How do I model a pressure control valve i.e. PRV or PSV that is controlled by pressure elsewhere in the model, i.e. remotely real time-controlled valves (RTC valves)?

Background

Unlike a conventional pressure reducing valve - PRV which monitors pressure at its outlet, a remote PRV monitors pressure at a remote location, which may be a high point in the model or important locations where pressure needs to be maintained. It sends the signal back and has a PLC adjust the pressure setting on the valve or simply changes the valve position in the valve. It looks for a setting at the valve that gets the right pressure at the pressure sensor i.e. distant node / remote location.

This approach monitors pressure heads at remote point(s) in the system, usually the critical node(s) with the lowest pressure head and signals to the control valve the reading so that a programmable logic controller (PLC) can set a valve position at the source to maintain the minimum desired pressure at the remote point.

Solution

As of version 10.02.02.06, the PRV and PSV elements only monitor pressure at the valve location. Related Enhancement # 278426

This is challenging to model either with a PRV or a TCV in WaterGEMS/WaterCAD because if the pressure drops at the remote node, we would need to open the TCV more or increase the PRV setting. The problem is that there may not be a one-to-one correspondence between setting and target pressure depending on system demand and other things. As this setting can change every time-step as there is change in demand and hydraulics of the network. A real valve will hunt with a control loop until it gets the pressure right, but it cannot be interpreted/represented in model yet.

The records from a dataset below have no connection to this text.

<file path="src/gfx_pkg.sv">
/* shared geometry, types and palette for the line drawing subsystem
   geometry is fixed here, modules take no parameters */
package gfx_pkg;

    localparam int h_active = 128;  // visible pixels per line
    localparam int h_front  = 4;
    localparam int h_sync   = 8;
    localparam int h_back   = 12;
    localparam int h_total  = h_active + h_front + h_sync + h_back;  // 152

    localparam int v_active = 96;  // visible lines per frame
    localparam int v_front  = 2;
    localparam int v_sync   = 2;
    localparam int v_back   = 4;
    localparam int v_total  = v_active + v_front + v_sync + v_back;  // 104

    localparam int fb_width  = 64;
    localparam int fb_height = 48;
    localparam int fb_scale  = 2;  // screen pixels per fb pixel, both axes

    typedef logic signed [8:0] scr_coord_t;  // screen coordinate
    typedef logic [6:0]        fb_coord_t;   // framebuffer coordinate
    typedef logic [11:0]       fb_adr_t;     // row * 64 + column
    typedef logic [3:0]        cidx_t;       // colour index
    typedef logic [3:0]        chan_t;       // one colour channel

    typedef struct packed {
        chan_t red;
        chan_t green;
        chan_t blue;
    } rgb_t;

    typedef struct packed {
        logic    cyc;
        logic    stb;
        logic    we;
        fb_adr_t adr;
        cidx_t   dat;
    } wb_req_t;  // wishbone classic master request

    typedef struct packed {
        fb_coord_t x0;
        fb_coord_t y0;
        fb_coord_t x1;
        fb_coord_t y1;
        cidx_t     cidx;
    } line_cmd_t;

    typedef enum logic [1:0] {seq_idle, seq_clear, seq_ready, seq_draw} seq_state_t;
    typedef enum logic [1:0] {ln_idle, ln_init, ln_walk, ln_done} line_state_t;

    function automatic fb_adr_t fb_addr(fb_coord_t x, fb_coord_t y);
        return fb_adr_t'(y) * fb_adr_t'(fb_width) + fb_adr_t'(x);
    endfunction

    function automatic rgb_t palette(cidx_t cidx);
        case (cidx)
            4'h0:    return 12'h000;  // black
            4'h1:    return 12'h124;  // navy
            4'h2:    return 12'h724;  // plum
            4'h3:    return 12'h085;  // teal
            4'h4:    return 12'ha53;  // brown
            4'h5:    return 12'h655;  // slate
            4'h6:    return 12'hccc;  // light grey
            4'h7:    return 12'hfef;  // off white
            4'h8:    return 12'hf05;  // red
            4'h9:    return 12'hfa0;  // orange
            4'ha:    return 12'hfe2;  // yellow
            4'hb:    return 12'h0e3;  // green
            4'hc:    return 12'h2af;  // sky blue
            4'hd:    return 12'h879;  // lavender grey
            4'he:    return 12'hf7a;  // pink
            default: return 12'hfff;  // white
        endcase
    endfunction

endpackage
</file>
<file path="src/draw_sequencer.sv">
/* clears the framebuffer after the first frame start, then takes line
   commands one at a time, cmd_ready low while busy */
`timescale 1ns/10ps

module draw_sequencer (
    input  logic               clk_pix,
    input  logic               rst_n,
    input  logic               frame,
    input  gfx_pkg::line_cmd_t cmd,
    input  logic               cmd_valid,
    output logic               cmd_ready,
    output logic               clear_start,
    input  logic               clear_done,
    output logic               line_start,
    output gfx_pkg::line_cmd_t line_cmd,
    input  logic               line_done
);
    import gfx_pkg::*;

    seq_state_t state;

    assign cmd_ready = (state == seq_ready);

    always_ff @(posedge clk_pix or negedge rst_n) begin
        if (!rst_n) begin
            state       <= seq_idle;
            clear_start <= 1'b0;
            line_start  <= 1'b0;
        end else begin
            clear_start <= 1'b0;  // both starts are pulses
            line_start  <= 1'b0;
            case (state)
                seq_idle: if (frame) begin
                    clear_start <= 1'b1;
                    state       <= seq_clear;
                end
                seq_clear: if (clear_done) state <= seq_ready;
                seq_ready: if (cmd_valid) begin
                    line_start <= 1'b1;  // cmd taken this cycle
                    state      <= seq_draw;
                end
                default: if (line_done) state <= seq_ready;  // draw
            endcase
        end
    end

    // command payload, held for the drawer
    always_ff @(posedge clk_pix) begin
        if (cmd_ready && cmd_valid) line_cmd <= cmd;
    end

endmodule

</file>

For example, suppose you want to maintain 50 psi at a remote location. During the night, you can set the valve at the source to 60 psi to get 50 at the target. However, as demand peaks, you may need to set it to 65 psi to get 50. If there is a fire, it may need to open wide. A conventional PRV cannot currently be set in this way in WaterGEMS or WaterCAD.

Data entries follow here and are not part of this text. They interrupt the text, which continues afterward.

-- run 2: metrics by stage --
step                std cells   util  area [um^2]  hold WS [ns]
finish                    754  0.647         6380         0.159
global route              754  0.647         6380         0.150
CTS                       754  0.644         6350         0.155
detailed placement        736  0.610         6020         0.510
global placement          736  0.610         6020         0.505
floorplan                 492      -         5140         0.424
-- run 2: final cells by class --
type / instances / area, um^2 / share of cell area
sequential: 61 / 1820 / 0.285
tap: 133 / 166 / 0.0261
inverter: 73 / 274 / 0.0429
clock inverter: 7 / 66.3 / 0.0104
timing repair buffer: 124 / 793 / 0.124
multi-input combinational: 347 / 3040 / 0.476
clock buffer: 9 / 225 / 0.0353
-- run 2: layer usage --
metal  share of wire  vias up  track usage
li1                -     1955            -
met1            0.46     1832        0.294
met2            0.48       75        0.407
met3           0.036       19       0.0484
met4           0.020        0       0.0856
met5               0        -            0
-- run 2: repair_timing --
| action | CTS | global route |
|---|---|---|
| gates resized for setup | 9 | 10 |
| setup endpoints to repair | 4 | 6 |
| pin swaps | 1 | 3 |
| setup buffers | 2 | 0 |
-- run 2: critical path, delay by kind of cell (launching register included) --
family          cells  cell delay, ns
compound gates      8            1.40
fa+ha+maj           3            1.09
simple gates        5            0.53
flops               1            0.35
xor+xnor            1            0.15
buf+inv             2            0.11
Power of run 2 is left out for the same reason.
<file path="config.mk">
export PLATFORM = sky130hd
export DESIGN_NAME = uart_top
export DESIGN_NICKNAME = d
export VERILOG_FILES = /design/src/hdl/uart_pkg.sv /design/src/hdl/uart_top.sv /design/src/hdl/uart_rx.sv /design/src/hdl/uart_tx.sv /design/src/hdl/uart_baud_gen.sv /design/src/hdl/uart_fifo.sv /design/src/hdl/uart_wb_regs.sv
export VERILOG_INCLUDE_DIRS = /design/src /design/src/hdl
export SDC_FILE = /design/constraint.sdc
export NUM_CORES = 1
export LEC_CHECK = 0
export ABC_AREA = 1
export BUFFER_PORTS_ARGS = -buffer_cell sky130_fd_sc_hd__buf_2
export CAP_MARGIN = 10
export CORE_MARGIN = 1
export CORE_UTILIZATION = 30
export DETAILED_ROUTE_END_ITERATION = 10
export PLACE_DENSITY = 0.45
export SYNTH_ARGS = -nofsm -noshare
export SYNTH_HDL_FRONTEND = slang
export SYNTH_HIERARCHICAL = 1
export SYNTH_SLANG_ARGS = --single-unit
</file>
<file path="constraint.sdc">
create_clock -name clk -period 5.45 [get_ports clk]
set_clock_uncertainty 0.2 [all_clocks]
set_input_delay 0.8175 -clock clk [delete_from_list [all_inputs] [get_ports clk]]
set_output_delay 0.8175 -clock clk [all_outputs]
set_load 0.01 [all_outputs]
</file>
<file path="src/hdl/uart_cfg.svh">
`ifndef UART_CFG_SVH
`define UART_CFG_SVH

// Width of one character on the line.
`define UART_DATA_BITS 8

// Number of entries in the transmit FIFO.
`define UART_FIFO_DEPTH 8

// Sample ticks per bit time, used by both the receiver and the baud generator.
`define UART_OVERSAMPLE 16

// Clocks per sample tick after reset.
`define UART_DIV_RESET 2

`endif
</file>
<file path="src/hdl/uart_pkg.sv">
`include "uart_cfg.svh"

package uart_pkg;

  typedef logic [`UART_DATA_BITS-1:0] uart_byte_t;

  typedef enum logic [1:0] {
    DATA   = 2'd0,
    CTRL   = 2'd1,
    STATUS = 2'd2
  } uart_addr_e;

  // ------------------------------
  // Wishbone bundles
  // ------------------------------
  typedef struct packed {
    logic        cyc;
    logic        stb;
    logic        we;
    uart_addr_e  adr;
    logic [31:0] dat;
  } wb_req_t;

  typedef struct packed {
    logic        ack;
    logic [31:0] dat;
  } wb_rsp_t;

  // ------------------------------
  // Register contents
  // ------------------------------
  typedef struct packed {
    logic        parity_enable;
    logic [15:0] divisor;
  } uart_ctrl_t;

  typedef struct packed {
    logic tx_full;
    logic tx_empty;
    logic tx_busy;
    logic rx_valid;
    logic rx_parity_error;
    logic rx_frame_error;
    logic rx_overrun;
  } uart_status_t;

  typedef struct packed {
    uart_byte_t data;
    logic       parity_error;
    logic       frame_error;
  } rx_frame_t;

  typedef struct packed {
    logic [31-`UART_DATA_BITS:0] pad;
    uart_byte_t                  data;
  } uart_data_word_t;

  typedef struct packed {
    logic [14:0] pad;
    uart_ctrl_t  ctrl;
  } uart_ctrl_word_t;

  typedef struct packed {
    logic [24:0]  pad;
    uart_status_t status;
  } uart_status_word_t;

  // The same bus word, read according to the register address.
  typedef union packed {
    uart_data_word_t   data_view;
    uart_ctrl_word_t   ctrl_view;
    uart_status_word_t status_view;
  } uart_reg_word_u;

endpackage

</file>
<file path="src/hdl/uart_top.sv">
`include "uart_cfg.svh"

module uart_top
  import uart_pkg::*;
(
  input  logic    clk,
  input  logic    reset,
  input  wb_req_t wb_req,
  output wb_rsp_t wb_rsp,
  input  logic    rx,
  output logic    tx
);

  logic       push;
  uart_byte_t push_data;
  logic       fifo_full;
  logic       fifo_empty;
  logic       fifo_valid;
  uart_byte_t fifo_data;
  logic       tx_ready;
  logic       tx_busy;
  logic       tx_done;
  uart_ctrl_t ctrl;
  logic       ctrl_write;
  logic       sample_tick;
  logic       baud_tick;
  logic       frame_valid;
  rx_frame_t  rx_frame;

  uart_wb_regs u_regs (
    .clk        (clk),
    .reset      (reset),
    .wb_req     (wb_req),
    .wb_rsp     (wb_rsp),
    .push       (push),
    .push_data  (push_data),
    .fifo_full  (fifo_full),
    .fifo_empty (fifo_empty),
    .tx_busy    (tx_busy || tx_done),
    .frame_valid(frame_valid),
    .rx_frame   (rx_frame),
    .ctrl       (ctrl),
    .ctrl_write (ctrl_write)
  );

  uart_fifo #(
    .DEPTH(`UART_FIFO_DEPTH)
  ) u_fifo (
    .clk      (clk),
    .reset    (reset),
    .push     (push),
    .push_data(push_data),
    .full     (fifo_full),
    .empty    (fifo_empty),
    .ready    (tx_ready),
    .valid    (fifo_valid),
    .pop_data (fifo_data)
  );

  uart_baud_gen u_baud_gen (
    .clk        (clk),
    .reset      (reset),
    .ctrl       (ctrl),
    .restart    (ctrl_write),
    .sample_tick(sample_tick),
    .baud_tick  (baud_tick)
  );

  // The FIFO's valid doubles as the send request, and the pop happens on the latch edge.
  uart_tx #(
    .DATA_BITS(`UART_DATA_BITS)
  ) u_tx (
    .clk          (clk),
    .reset        (reset),
    .baud_tick    (baud_tick),
    .send_request (fifo_valid),
    .tx_data      (fifo_data),
    .parity_enable(ctrl.parity_enable),
    .ready        (tx_ready),
    .tx_pin       (tx),
    .tx_busy      (tx_busy),
    .tx_done      (tx_done)
  );

  uart_rx #(
    .DATA_BITS(`UART_DATA_BITS)
  ) u_rx (
    .clk          (clk),
    .reset        (reset),
    .sample_tick  (sample_tick),
    .parity_enable(ctrl.parity_enable),
    .rx_pin       (rx),
    .frame_valid  (frame_valid),
    .rx_frame     (rx_frame)
  );

endmodule

</file>
<file path="src/hdl/uart_rx.sv">
`include "uart_cfg.svh"

module uart_rx
  import uart_pkg::*;
#(
  parameter int DATA_BITS = 8
) (
  input  logic      clk,
  input  logic      reset,
  input  logic      sample_tick,
  input  logic      parity_enable,
  input  logic      rx_pin,
  output logic      frame_valid,
  output rx_frame_t rx_frame
);

  typedef enum logic [2:0] {
    IDLE,
    START,
    DATA,
    PARITY,
    STOP
  } rx_state_e;

  localparam int OS = `UART_OVERSAMPLE;
  localparam int CW = $clog2(OS);
  localparam int IW = (DATA_BITS > 1) ? $clog2(DATA_BITS) : 1;

  rx_state_e            state;
  logic                 rx_meta;
  logic                 rx_sync;
  logic                 rx_last;
  logic [CW-1:0]        sample_cnt;
  logic [IW-1:0]        bit_index;
  logic [DATA_BITS-1:0] shift;
  logic                 parity_error;
  logic                 mid_bit;

  // Sixteen samples after the middle of one bit is the middle of the next.
  assign mid_bit = (sample_cnt == CW'(OS - 1));

  // ------------------------------
  // Synchronizer
  // ------------------------------
  always_ff @(posedge clk or posedge reset) begin
    if (reset) begin
      rx_meta <= 1'b1;
      rx_sync <= 1'b1;
    end else begin
      rx_meta <= rx_pin;
      rx_sync <= rx_meta;
    end
  end

  // ------------------------------
  // Frame FSM
  // ------------------------------
  always_ff @(posedge clk or posedge reset) begin
    if (reset) begin
      state        <= IDLE;
      rx_last      <= 1'b1;
      sample_cnt   <= '0;
      bit_index    <= '0;
      shift        <= '0;
      parity_error <= 1'b0;
      frame_valid  <= 1'b0;
      rx_frame     <= '0;
    end else begin
      frame_valid <= 1'b0;
      if (sample_tick) begin
        rx_last <= rx_sync;
        case (state)
          IDLE: begin
            // Only a falling edge starts a frame, so a held low line is not re-read.
            if (!rx_sync && rx_last) begin
              sample_cnt <= '0;
              state      <= START;
            end
          end
          START: begin
            if (sample_cnt == CW'(OS / 2 - 1)) begin
              sample_cnt <= '0;
              if (!rx_sync) begin
                bit_index    <= '0;
                parity_error <= 1'b0;
                state        <= DATA;
              end else begin
                state <= IDLE;
              end
            end else begin
              sample_cnt <= sample_cnt + 1'b1;
            end
          end
          DATA: begin
            if (mid_bit) begin
              sample_cnt <= '0;
              shift      <= {rx_sync, shift[DATA_BITS-1:1]};
              if (bit_index == IW'(DATA_BITS - 1)) begin
                state <= parity_enable ? PARITY : STOP;
              end else begin
                bit_index <= bit_index + 1'b1;
              end
            end else begin
              sample_cnt <= sample_cnt + 1'b1;
            end
          end
          PARITY: begin
            if (mid_bit) begin
              sample_cnt   <= '0;
              parity_error <= ~(^shift ^ rx_sync);
              state        <= STOP;
            end else begin
              sample_cnt <= sample_cnt + 1'b1;
            end
          end
          STOP: begin
            if (mid_bit) begin
              sample_cnt  <= '0;
              frame_valid <= 1'b1;
              rx_frame    <= '{data: shift, parity_error: parity_error, frame_error: !rx_sync};
              state       <= IDLE;
            end else begin
              sample_cnt <= sample_cnt + 1'b1;
            end
          end
          default: state <= IDLE;
        endcase
      end
    end
  end

endmodule

</file>
<file path="src/hdl/uart_tx.sv">
module uart_tx
  import uart_pkg::*;
#(
  parameter int DATA_BITS = 8
) (
  input  logic       clk,
  input  logic       reset,
  input  logic       baud_tick,
  input  logic       send_request,
  input  uart_byte_t tx_data,
  input  logic       parity_enable,
  output logic       ready,
  output logic       tx_pin,
  output logic       tx_busy,
  output logic       tx_done
);

  typedef enum logic [2:0] {
    IDLE,
    START,
    DATA,
    ODD_PARITY,
    STOP,
    DONE
  } tx_state_e;

  localparam int IW = (DATA_BITS > 1) ? $clog2(DATA_BITS) : 1;

  tx_state_e            state;
  logic [IW-1:0]        bit_index;
  logic [DATA_BITS-1:0] shift;

  assign ready = (state == IDLE);

  always_ff @(posedge clk or posedge reset) begin
    if (reset) begin
      state     <= IDLE;
      tx_pin    <= 1'b1;
      tx_busy   <= 1'b0;
      tx_done   <= 1'b0;
      bit_index <= '0;
      shift     <= '1;
    end else begin
      case (state)
        IDLE: begin
          tx_done <= 1'b0;
          tx_busy <= 1'b0;
          tx_pin  <= 1'b1;
          if (send_request) begin
            shift   <= tx_data;
            tx_busy <= 1'b1;
            state   <= START;
          end
        end
        default: begin
          // Every bit after the latch starts on a baud tick.
          if (baud_tick) begin
            case (state)
              START: begin
                tx_pin    <= 1'b0;
                bit_index <= '0;
                state     <= DATA;
              end
              DATA: begin
                tx_pin <= shift[bit_index];
                if (bit_index == IW'(DATA_BITS - 1)) begin
                  state <= parity_enable ? ODD_PARITY : STOP;
                end else begin
                  bit_index <= bit_index + 1'b1;
                end
              end
              ODD_PARITY: begin
                // Makes the number of ones across data and parity odd.
                tx_pin <= ~^shift;
                state  <= STOP;
              end
              STOP: begin
                tx_pin <= 1'b1;
                state  <= DONE;
              end
              DONE: begin
                tx_done <= 1'b1;
                tx_busy <= 1'b0;
                state   <= IDLE;
              end
              default: state <= IDLE;
            endcase
          end
        end
      endcase
    end
  end

endmodule

</file>
<file path="src/hdl/uart_baud_gen.sv">
`include "uart_cfg.svh"

module uart_baud_gen
  import uart_pkg::*;
(
  input  logic       clk,
  input  logic       reset,
  input  uart_ctrl_t ctrl,
  input  logic       restart,
  output logic       sample_tick,
  output logic       baud_tick
);

  localparam int OS_W = $clog2(`UART_OVERSAMPLE);

  logic [15:0]     div_eff;
  logic [15:0]     div_cnt;
  logic [OS_W-1:0] os_cnt;

  // Divisors of 0 and 1 run at the fastest supported rate.
  assign div_eff = (ctrl.divisor < 16'd2) ? 16'd2 : ctrl.divisor;

  always_ff @(posedge clk or posedge reset) begin
    if (reset) begin
      div_cnt     <= '0;
      os_cnt      <= '0;
      sample_tick <= 1'b0;
      baud_tick   <= 1'b0;
    end else if (restart) begin
      div_cnt     <= '0;
      os_cnt      <= '0;
      sample_tick <= 1'b0;
      baud_tick   <= 1'b0;
    end else begin
      sample_tick <= 1'b0;
      baud_tick   <= 1'b0;
      if (div_cnt >= div_eff - 16'd1) begin
        div_cnt     <= '0;
        sample_tick <= 1'b1;
        if (os_cnt == OS_W'(`UART_OVERSAMPLE - 1)) begin
          os_cnt    <= '0;
          baud_tick <= 1'b1;
        end else begin
          os_cnt <= os_cnt + 1'b1;
        end
      end else begin
        div_cnt <= div_cnt + 16'd1;
      end
    end
  end

endmodule

</file>
<file path="src/hdl/uart_fifo.sv">
module uart_fifo
  import uart_pkg::*;
#(
  parameter int DEPTH = 8
) (
  input  logic       clk,
  input  logic       reset,
  input  logic       push,
  input  uart_byte_t push_data,
  output logic       full,
  output logic       empty,
  input  logic       ready,
  output logic       valid,
  output uart_byte_t pop_data
);

  localparam int PW = (DEPTH > 1) ? $clog2(DEPTH) : 1;
  localparam int CW = $clog2(DEPTH + 1);

  uart_byte_t    mem [DEPTH];
  logic [PW-1:0] wr_ptr;
  logic [PW-1:0] rd_ptr;
  logic [CW-1:0] count;
  logic          do_push;
  logic          do_pop;

  assign full     = (count == CW'(DEPTH));
  assign empty    = (count == '0);
  assign valid    = !empty;
  assign pop_data = mem[rd_ptr];
  assign do_push  = push && !full;
  assign do_pop   = valid && ready;

  always_ff @(posedge clk or posedge reset) begin
    if (reset) begin
      wr_ptr <= '0;
      rd_ptr <= '0;
      count  <= '0;
    end else begin
      if (do_push) begin
        wr_ptr <= (wr_ptr == PW'(DEPTH - 1)) ? '0 : wr_ptr + 1'b1;
      end
      if (do_pop) begin
        rd_ptr <= (rd_ptr == PW'(DEPTH - 1)) ? '0 : rd_ptr + 1'b1;
      end
      // Simultaneous push and pop leave the count unchanged.
      if (do_push && !do_pop) begin
        count <= count + 1'b1;
      end else if (do_pop && !do_push) begin
        count <= count - 1'b1;
      end
    end
  end

  always_ff @(posedge clk) begin
    if (do_push) begin
      mem[wr_ptr] <= push_data;
    end
  end

endmodule

</file>
<file path="src/hdl/uart_wb_regs.sv">
`include "uart_cfg.svh"

module uart_wb_regs
  import uart_pkg::*;
(
  input  logic       clk,
  input  logic       reset,
  input  wb_req_t    wb_req,
  output wb_rsp_t    wb_rsp,
  output logic       push,
  output uart_byte_t push_data,
  input  logic       fifo_full,
  input  logic       fifo_empty,
  input  logic       tx_busy,
  input  logic       frame_valid,
  input  rx_frame_t  rx_frame,
  output uart_ctrl_t ctrl,
  output logic       ctrl_write
);

  uart_reg_word_u wr_word;
  uart_reg_word_u rd_word;
  uart_status_t   status;
  logic           ack;
  logic [31:0]    rd_dat;
  logic           req;
  logic           wait_full;
  logic           accept;
  logic           data_read;

  uart_byte_t rx_data;
  logic       rx_valid;
  logic       rx_parity_error;
  logic       rx_frame_error;
  logic       rx_overrun;

  // ------------------------------
  // Bus handshake
  // ------------------------------
  assign wr_word = wb_req.dat;

  // The request is ignored while ack is high, since stb is still up in that cycle.
  assign req       = wb_req.cyc && wb_req.stb && !ack;
  assign wait_full = wb_req.we && (wb_req.adr == DATA) && fifo_full;
  assign accept    = req && !wait_full;
  assign push      = accept && wb_req.we && (wb_req.adr == DATA);
  assign push_data = wr_word.data_view.data;
  assign data_read = accept && !wb_req.we && (wb_req.adr == DATA);

  assign status = '{
    tx_full:         fifo_full,
    tx_empty:        fifo_empty,
    tx_busy:         tx_busy,
    rx_valid:        rx_valid,
    rx_parity_error: rx_parity_error,
    rx_frame_error:  rx_frame_error,
    rx_overrun:      rx_overrun
  };

  always_comb begin
    rd_word = '0;
    case (wb_req.adr)
      DATA:    rd_word.data_view.data = rx_data;
      CTRL:    rd_word.ctrl_view.ctrl = ctrl;
      STATUS:  rd_word.status_view.status = status;
      default: rd_word = '0;
    endcase
  end

  always_ff @(posedge clk or posedge reset) begin
    if (reset) begin
      ack                <= 1'b0;
      ctrl_write         <= 1'b0;
      ctrl.parity_enable <= 1'b0;
      ctrl.divisor       <= 16'(`UART_DIV_RESET);
    end else begin
      ack        <= accept;
      ctrl_write <= 1'b0;
      if (accept && wb_req.we && (wb_req.adr == CTRL)) begin
        ctrl       <= wr_word.ctrl_view.ctrl;
        ctrl_write <= 1'b1;
      end
    end
  end

  // ------------------------------
  // Receive holding register
  // ------------------------------
  always_ff @(posedge clk or posedge reset) begin
    if (reset) begin
      rx_valid        <= 1'b0;
      rx_parity_error <= 1'b0;
      rx_frame_error  <= 1'b0;
      rx_overrun      <= 1'b0;
    end else if (frame_valid) begin
      // A new frame wins over a read in the same cycle.
      rx_valid        <= 1'b1;
      rx_parity_error <= (rx_parity_error && !data_read) || rx_frame.parity_error;
      rx_frame_error  <= (rx_frame_error && !data_read) || rx_frame.frame_error;
      rx_overrun      <= (rx_overrun && !data_read) || (rx_valid && !data_read);
    end else if (data_read) begin
      rx_valid        <= 1'b0;
      rx_parity_error <= 1'b0;
      rx_frame_error  <= 1'b0;
      rx_overrun      <= 1'b0;
    end
  end

  always_ff @(posedge clk) begin
    if (frame_valid) begin
      rx_data <= rx_frame.data;
    end
    if (accept) begin
      rd_dat <= wb_req.we ? 32'd0 : rd_word;
    end
  end

  assign wb_rsp = '{ack: ack, dat: rd_dat};

endmodule

</file>
==> summary.txt <==
run status: completed
cts repair resizes: 0
Hold Buf Count CTS: 0
most frequent cells in the layout: nand2_1, nor2_1, inv_1, dfrtp_1, edfxtp_1
Routed Antenna Nets: 0
Die Width: 184 microns
final core occ: 33.8%
Initial Util: 30.6%
design area: 11000 sq um
worst vdd ir: 0.222 mV
post-DR vias/cell: 4.38
HP Class: flop to flop
port bufs: 43
via count: 7043
CP arrival: 3.76 ns
I/O pins: 74
Post-synth EDFFs: 89
post-synthesis mux area share: 0%
final setup TNS: 0 ns
Final Setup Violations: 0
period utilisation layout: 66.4%
full die area: 34000 sq um
syn avg cell area: 8.93 sq um
Cells after DPL: 1577
Synth warnings: 6
DP Wirelength: 15900 microns
site row count: 66
root buffer cell: clkbuf_16
Static Leak: 5.02 nW
Main synth FF type: dfrtp_1
global-route wire length before repair: 36300 microns
Routed WL per cell: 14.0 microns
compound-cell area share of the yosys netlist: 5.62%
clk_lat worst skew: 0.44 ns
commonest non-fill, non-tap cell in the layout: nand2_1
Post-Synth Simple-Gate Area: 26.1%
Synth Instances: 1117
required time worst endpoint: 5.59 ns
synth unique cells: 50
Final #Nets: 1226
WL final: 22500 microns
drt drc: 0
fin cells: 1609
drt pass-1 iters: 4
Core Area: 32600 sq um
minimum clock period after layout: 3.62 ns
WHS Path Cells: 0
Clock Sinks: 194
Post-Place Cell Area: 10400 sq um
Hold Vio Cnt, Final: 0
Post-synth ARST share: 54.1%
crit path launch type: primary input
Final Max Slew Viols: 0
sequential fraction of the synthesis area: 53.3%
Worst-Margin Slew: 0.959 ns
die height: 184 microns
crit path max fanout: 19
Setup Buffers After CTS: 0
R2R depth: 19
Max-cap violations: 0
Clock transition at path regs: 0.08 ns
slew margin rel.: 36.0%
diode count: 0
reg2reg setup slack: 1.85 ns
#FFs+latches synth: 194
total track usage: 14.1%
area of the mapped netlist: 9980 sq um
H-Tree Level Count: 4
CTS Buf Count: 17
initial antenna violation count: 1
Critical path origin: wb_req[33]
RePlAce Congestion: 0.790
setup repair after global routing missed its margin: false
Post-Synth XOR/XNOR Area: 2.72%
largest family of logic cells by synthesized area: simple AND/OR/NAND/NOR gates
critical path class: primary input to flop
FMAX: 0.276 GHz
vias in the first global route: 6888
R2R Path Start: u_fifo/count[0]
CP endpoint kind: flop
Critical Path Sink: u_fifo/count[3]
share of cells above drive strength 1: 14.4%
Post-Synth Adder-Cell Area: 4.09%
Area growth syn-to-layout: 10.4%
Worst R2R End: u_fifo/count[3]
CTS max path bufs: 2
gr ovfl total: 0
CTS tree: yes
largest net degree at the start of global routing: 34
Power Dens Cells: 333 nW/um^2
DRT iter0 DRCs: 429
[metrics by stage]
| step | worst slack (ns) | hold WS, ns | total power, mW |
|---|---|---|---|
| after detailed placement | 1.33 | 0.151 | 2.46 |
| final | 1.83 | 0.158 | 3.67 |
| after global placement | 1.31 | 0.149 | 2.45 |
| after global routing | 1.45 | 0.164 | 3.90 |
| after CTS | 1.80 | 0.160 | 3.74 |
| after floorplan | 2.12 | 0.145 | 2.30 |
[worst min path at each step]
stage	slack, ns	startpoint	end
after detailed placement	0.15	u_rx/rx_meta	u_rx/rx_sync
after global placement	0.15	u_rx/rx_meta	u_rx/rx_sync
final	0.16	u_rx/rx_meta	u_rx/rx_sync
after floorplan	0.15	u_rx/rx_meta	u_rx/rx_sync
after global routing	0.16	u_rx/rx_meta	u_rx/rx_sync
after CTS	0.16	u_rx/rx_meta	u_rx/rx_sync
[worst max-delay path, stage by stage]
cell and delay [ns]:
buf_2 0.12, nor2_1 0.56, nand2_2 0.15, and2_1 0.49
nand3_1 0.20, inv_1 0.06, nand2_2 0.08, inv_2 0.09
ha_1 0.22, inv_1 0.13, ha_1 0.29, or2_2 0.31
nand2_1 0.07, nand2_1 0.05, nand3_1 0.07, nand2_1 0.05
[synth_stat cells, types with 14 or more instances]
cell type / count / area (sq um)
a21oi_1: 15 / 75.1
buf_4: 27 / 203
dfrtp_1: 92 / 2300
edfxtp_1: 89 / 2670
ha_1: 31 / 388
inv_1: 97 / 364
nand2_1: 377 / 1420
nand2_2: 25 / 156
nand3_1: 52 / 260
nor2_1: 101 / 379
o21ai_0: 27 / 135
o21ai_1: 41 / 205
xnor2_1: 14 / 123
xor2_1: 17 / 149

If this is the only source feeding the pressure zone, then you can develop a relationship between demand in the zone and TCV setting. But if there are multiple sources, this won’t work because we aren’t controlling them in model.

In conclusion, a pressure control may not be needed when the leakage rate is low as long as the pressure is not so high as to result in excessive pipe breakage. Remotely real time-controlled valves (RTC valves) are most beneficial when the leakage rate is high, especially in the case of peaked demand pattern and in large systems. In between those two extremes, conventional PRVs are best for pressure control.